INFORMATION PROVIDED =
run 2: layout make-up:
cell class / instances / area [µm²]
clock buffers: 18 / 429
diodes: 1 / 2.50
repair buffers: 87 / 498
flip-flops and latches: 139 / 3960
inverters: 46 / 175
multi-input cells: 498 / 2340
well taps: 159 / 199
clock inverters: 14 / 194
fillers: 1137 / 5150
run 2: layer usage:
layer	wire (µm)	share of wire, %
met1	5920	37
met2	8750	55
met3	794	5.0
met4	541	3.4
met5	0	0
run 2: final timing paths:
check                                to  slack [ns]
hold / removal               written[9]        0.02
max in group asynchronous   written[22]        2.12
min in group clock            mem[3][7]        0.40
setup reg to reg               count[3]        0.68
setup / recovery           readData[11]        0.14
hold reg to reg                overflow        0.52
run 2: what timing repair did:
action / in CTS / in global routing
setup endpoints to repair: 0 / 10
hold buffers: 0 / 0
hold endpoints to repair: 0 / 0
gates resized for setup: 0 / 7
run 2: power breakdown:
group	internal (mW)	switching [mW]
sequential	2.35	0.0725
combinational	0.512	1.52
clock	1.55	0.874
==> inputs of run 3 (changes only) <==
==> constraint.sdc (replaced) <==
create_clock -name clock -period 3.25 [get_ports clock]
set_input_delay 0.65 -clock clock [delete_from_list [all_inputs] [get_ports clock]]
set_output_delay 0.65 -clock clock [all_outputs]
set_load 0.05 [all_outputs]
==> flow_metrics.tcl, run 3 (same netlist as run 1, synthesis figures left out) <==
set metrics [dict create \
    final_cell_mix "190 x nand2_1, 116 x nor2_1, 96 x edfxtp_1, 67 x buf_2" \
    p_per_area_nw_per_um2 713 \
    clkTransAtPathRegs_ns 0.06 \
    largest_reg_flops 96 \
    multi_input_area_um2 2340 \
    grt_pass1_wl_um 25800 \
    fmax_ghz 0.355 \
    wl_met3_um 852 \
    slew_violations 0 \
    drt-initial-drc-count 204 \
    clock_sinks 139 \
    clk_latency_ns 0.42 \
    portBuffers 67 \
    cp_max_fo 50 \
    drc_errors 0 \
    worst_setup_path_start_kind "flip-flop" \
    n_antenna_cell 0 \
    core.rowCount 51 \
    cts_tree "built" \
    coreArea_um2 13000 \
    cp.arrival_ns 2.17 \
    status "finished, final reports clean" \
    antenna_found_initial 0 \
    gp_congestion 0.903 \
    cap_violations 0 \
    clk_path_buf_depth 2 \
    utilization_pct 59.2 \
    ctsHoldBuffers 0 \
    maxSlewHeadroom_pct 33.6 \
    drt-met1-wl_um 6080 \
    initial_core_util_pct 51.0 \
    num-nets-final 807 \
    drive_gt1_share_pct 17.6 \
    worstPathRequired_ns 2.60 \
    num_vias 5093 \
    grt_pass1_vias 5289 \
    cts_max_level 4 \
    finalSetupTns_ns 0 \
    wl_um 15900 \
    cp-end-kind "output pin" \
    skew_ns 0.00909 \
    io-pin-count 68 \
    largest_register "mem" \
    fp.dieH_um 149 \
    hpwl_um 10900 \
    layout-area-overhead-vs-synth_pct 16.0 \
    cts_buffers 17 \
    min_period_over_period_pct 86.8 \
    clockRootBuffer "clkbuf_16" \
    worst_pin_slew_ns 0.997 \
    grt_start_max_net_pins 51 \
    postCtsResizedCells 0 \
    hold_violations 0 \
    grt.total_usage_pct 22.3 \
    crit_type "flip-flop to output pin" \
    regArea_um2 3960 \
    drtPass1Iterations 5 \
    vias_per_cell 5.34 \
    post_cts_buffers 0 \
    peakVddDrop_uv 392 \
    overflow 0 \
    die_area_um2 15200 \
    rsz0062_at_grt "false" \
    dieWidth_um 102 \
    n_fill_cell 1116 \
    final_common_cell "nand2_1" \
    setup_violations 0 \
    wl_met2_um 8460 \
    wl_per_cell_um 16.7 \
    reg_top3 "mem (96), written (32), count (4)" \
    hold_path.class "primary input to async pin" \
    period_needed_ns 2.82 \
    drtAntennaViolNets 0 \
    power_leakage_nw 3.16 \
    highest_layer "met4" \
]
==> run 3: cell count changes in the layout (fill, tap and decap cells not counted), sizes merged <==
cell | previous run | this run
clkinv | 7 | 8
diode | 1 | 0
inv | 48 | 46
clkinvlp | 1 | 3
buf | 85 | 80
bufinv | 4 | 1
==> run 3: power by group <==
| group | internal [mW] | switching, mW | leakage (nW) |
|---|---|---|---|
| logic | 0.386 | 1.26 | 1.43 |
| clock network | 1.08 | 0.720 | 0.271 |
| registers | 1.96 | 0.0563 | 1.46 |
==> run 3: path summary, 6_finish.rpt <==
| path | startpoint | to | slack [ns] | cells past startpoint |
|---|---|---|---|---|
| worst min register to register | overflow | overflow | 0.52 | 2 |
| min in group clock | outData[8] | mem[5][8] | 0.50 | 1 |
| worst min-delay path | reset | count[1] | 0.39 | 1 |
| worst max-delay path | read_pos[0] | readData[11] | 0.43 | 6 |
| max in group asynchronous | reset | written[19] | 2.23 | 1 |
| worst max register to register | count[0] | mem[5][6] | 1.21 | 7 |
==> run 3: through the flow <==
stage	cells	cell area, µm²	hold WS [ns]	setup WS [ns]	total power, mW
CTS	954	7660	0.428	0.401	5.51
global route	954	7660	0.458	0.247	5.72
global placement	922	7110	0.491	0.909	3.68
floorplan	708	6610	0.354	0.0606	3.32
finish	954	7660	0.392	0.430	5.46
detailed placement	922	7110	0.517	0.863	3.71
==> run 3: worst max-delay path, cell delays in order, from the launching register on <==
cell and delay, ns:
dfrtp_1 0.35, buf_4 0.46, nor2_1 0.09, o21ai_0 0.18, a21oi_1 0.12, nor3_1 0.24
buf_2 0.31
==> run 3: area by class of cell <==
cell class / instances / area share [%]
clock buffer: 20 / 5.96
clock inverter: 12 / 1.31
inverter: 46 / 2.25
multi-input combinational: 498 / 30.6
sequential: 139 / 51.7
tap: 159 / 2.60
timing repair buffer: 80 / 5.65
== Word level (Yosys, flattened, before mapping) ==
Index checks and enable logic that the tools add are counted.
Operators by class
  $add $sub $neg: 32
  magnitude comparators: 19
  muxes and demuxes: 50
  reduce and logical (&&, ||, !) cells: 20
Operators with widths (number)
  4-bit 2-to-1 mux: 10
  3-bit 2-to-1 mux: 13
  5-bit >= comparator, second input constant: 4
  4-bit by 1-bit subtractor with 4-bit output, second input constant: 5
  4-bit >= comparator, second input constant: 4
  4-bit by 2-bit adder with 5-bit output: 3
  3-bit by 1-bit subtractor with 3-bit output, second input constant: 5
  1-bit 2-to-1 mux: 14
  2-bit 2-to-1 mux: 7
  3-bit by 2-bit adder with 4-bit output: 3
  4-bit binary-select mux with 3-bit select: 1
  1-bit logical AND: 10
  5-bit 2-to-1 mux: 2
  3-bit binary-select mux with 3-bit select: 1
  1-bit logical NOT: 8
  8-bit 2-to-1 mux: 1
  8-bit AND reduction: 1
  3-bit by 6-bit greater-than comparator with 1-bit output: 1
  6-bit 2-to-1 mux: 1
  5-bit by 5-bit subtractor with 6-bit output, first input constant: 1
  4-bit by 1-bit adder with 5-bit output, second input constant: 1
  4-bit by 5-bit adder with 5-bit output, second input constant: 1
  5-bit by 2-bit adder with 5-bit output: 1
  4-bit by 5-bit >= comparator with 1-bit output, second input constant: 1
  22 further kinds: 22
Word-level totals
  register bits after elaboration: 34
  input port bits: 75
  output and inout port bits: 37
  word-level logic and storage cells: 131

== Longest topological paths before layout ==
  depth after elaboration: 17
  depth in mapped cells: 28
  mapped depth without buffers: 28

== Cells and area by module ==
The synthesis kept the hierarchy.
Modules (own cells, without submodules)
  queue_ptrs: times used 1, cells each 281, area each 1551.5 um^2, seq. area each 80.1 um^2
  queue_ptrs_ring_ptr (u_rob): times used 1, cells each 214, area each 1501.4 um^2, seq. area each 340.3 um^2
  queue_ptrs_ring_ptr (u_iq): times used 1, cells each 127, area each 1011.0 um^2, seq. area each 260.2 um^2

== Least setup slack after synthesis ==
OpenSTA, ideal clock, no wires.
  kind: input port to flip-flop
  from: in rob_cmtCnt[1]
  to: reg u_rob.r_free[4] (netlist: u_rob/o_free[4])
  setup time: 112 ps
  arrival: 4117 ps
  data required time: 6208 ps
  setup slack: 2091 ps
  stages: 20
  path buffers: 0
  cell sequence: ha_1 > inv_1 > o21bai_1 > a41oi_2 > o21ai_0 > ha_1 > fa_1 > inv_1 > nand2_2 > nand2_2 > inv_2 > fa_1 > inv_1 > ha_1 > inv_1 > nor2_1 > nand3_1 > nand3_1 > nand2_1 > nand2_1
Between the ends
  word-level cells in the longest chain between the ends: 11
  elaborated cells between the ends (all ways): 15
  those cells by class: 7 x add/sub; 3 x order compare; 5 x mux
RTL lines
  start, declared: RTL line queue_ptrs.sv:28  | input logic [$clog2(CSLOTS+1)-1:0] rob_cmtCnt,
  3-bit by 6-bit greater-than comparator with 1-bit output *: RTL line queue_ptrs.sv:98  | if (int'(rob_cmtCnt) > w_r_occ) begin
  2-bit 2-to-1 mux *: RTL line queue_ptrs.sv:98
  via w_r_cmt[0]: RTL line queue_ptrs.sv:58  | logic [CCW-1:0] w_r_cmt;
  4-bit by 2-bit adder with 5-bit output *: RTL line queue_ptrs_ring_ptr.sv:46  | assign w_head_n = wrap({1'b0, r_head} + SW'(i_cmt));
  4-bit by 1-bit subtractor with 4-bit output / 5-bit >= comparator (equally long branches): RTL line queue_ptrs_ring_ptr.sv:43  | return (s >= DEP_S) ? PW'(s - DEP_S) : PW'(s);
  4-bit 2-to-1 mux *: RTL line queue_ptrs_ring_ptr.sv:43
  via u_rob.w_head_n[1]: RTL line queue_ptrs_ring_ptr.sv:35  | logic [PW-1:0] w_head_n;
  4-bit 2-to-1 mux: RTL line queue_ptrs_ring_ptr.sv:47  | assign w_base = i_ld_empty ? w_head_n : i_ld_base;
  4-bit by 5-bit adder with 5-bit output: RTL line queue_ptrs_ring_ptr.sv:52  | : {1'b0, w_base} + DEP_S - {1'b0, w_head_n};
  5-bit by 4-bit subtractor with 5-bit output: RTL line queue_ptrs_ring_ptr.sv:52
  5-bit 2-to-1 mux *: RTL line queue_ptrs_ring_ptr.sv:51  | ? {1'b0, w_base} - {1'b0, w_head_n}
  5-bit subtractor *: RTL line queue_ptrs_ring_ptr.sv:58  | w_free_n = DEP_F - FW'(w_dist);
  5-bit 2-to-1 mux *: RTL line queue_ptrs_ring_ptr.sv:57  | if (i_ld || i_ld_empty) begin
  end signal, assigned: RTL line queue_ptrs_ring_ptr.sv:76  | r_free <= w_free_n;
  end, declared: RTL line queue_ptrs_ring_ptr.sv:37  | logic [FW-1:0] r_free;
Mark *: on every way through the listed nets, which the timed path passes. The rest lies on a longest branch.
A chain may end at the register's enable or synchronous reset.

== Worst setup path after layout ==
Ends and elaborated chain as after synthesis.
## config.mk

```make
export PLATFORM = sky130hd
export DESIGN_NAME = fetch_ctrl
export DESIGN_NICKNAME = d
export VERILOG_FILES = /design/src/rtl/fetch_ctrl.sv
export SDC_FILE = /design/constraint.sdc
export NUM_CORES = 1
export LEC_CHECK = 0
export ABC_CLOCK_PERIOD_IN_PS = 4100
export BUFFER_PORTS_ARGS = -buffer_cell sky130_fd_sc_hd__buf_2
export CAP_MARGIN = 10
export CORE_UTILIZATION = 56
export DETAILED_ROUTE_END_ITERATION = 12
export PLACE_DENSITY_LB_ADDON = 0.15
export SYNTH_ARGS = -nofsm -noshare
export SYNTH_HDL_FRONTEND = slang
export SYNTH_SLANG_ARGS = --single-unit
```

## constraint.sdc

```tcl
create_clock -name clk -period 4.1 [get_ports clk]
set_clock_uncertainty 0.1 [all_clocks]
set_input_delay 0.82 -clock clk [delete_from_list [all_inputs] [get_ports clk]]
set_output_delay 0.82 -clock clk [all_outputs]
set_load 0.01 [all_outputs]
```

WHAT IS REQUIRED = Look through the data above and return exactly the lines from the one that contains "cp.arrival_ns 2.17 \" to the one that contains "min_period_over_period_pct 86.8 \", inclusive, with nothing else.

EXERCISE RESULT =
    cp.arrival_ns 2.17 \
    status "finished, final reports clean" \
    antenna_found_initial 0 \
    gp_congestion 0.903 \
    cap_violations 0 \
    clk_path_buf_depth 2 \
    utilization_pct 59.2 \
    ctsHoldBuffers 0 \
    maxSlewHeadroom_pct 33.6 \
    drt-met1-wl_um 6080 \
    initial_core_util_pct 51.0 \
    num-nets-final 807 \
    drive_gt1_share_pct 17.6 \
    worstPathRequired_ns 2.60 \
    num_vias 5093 \
    grt_pass1_vias 5289 \
    cts_max_level 4 \
    finalSetupTns_ns 0 \
    wl_um 15900 \
    cp-end-kind "output pin" \
    skew_ns 0.00909 \
    io-pin-count 68 \
    largest_register "mem" \
    fp.dieH_um 149 \
    hpwl_um 10900 \
    layout-area-overhead-vs-synth_pct 16.0 \
    cts_buffers 17 \
    min_period_over_period_pct 86.8 \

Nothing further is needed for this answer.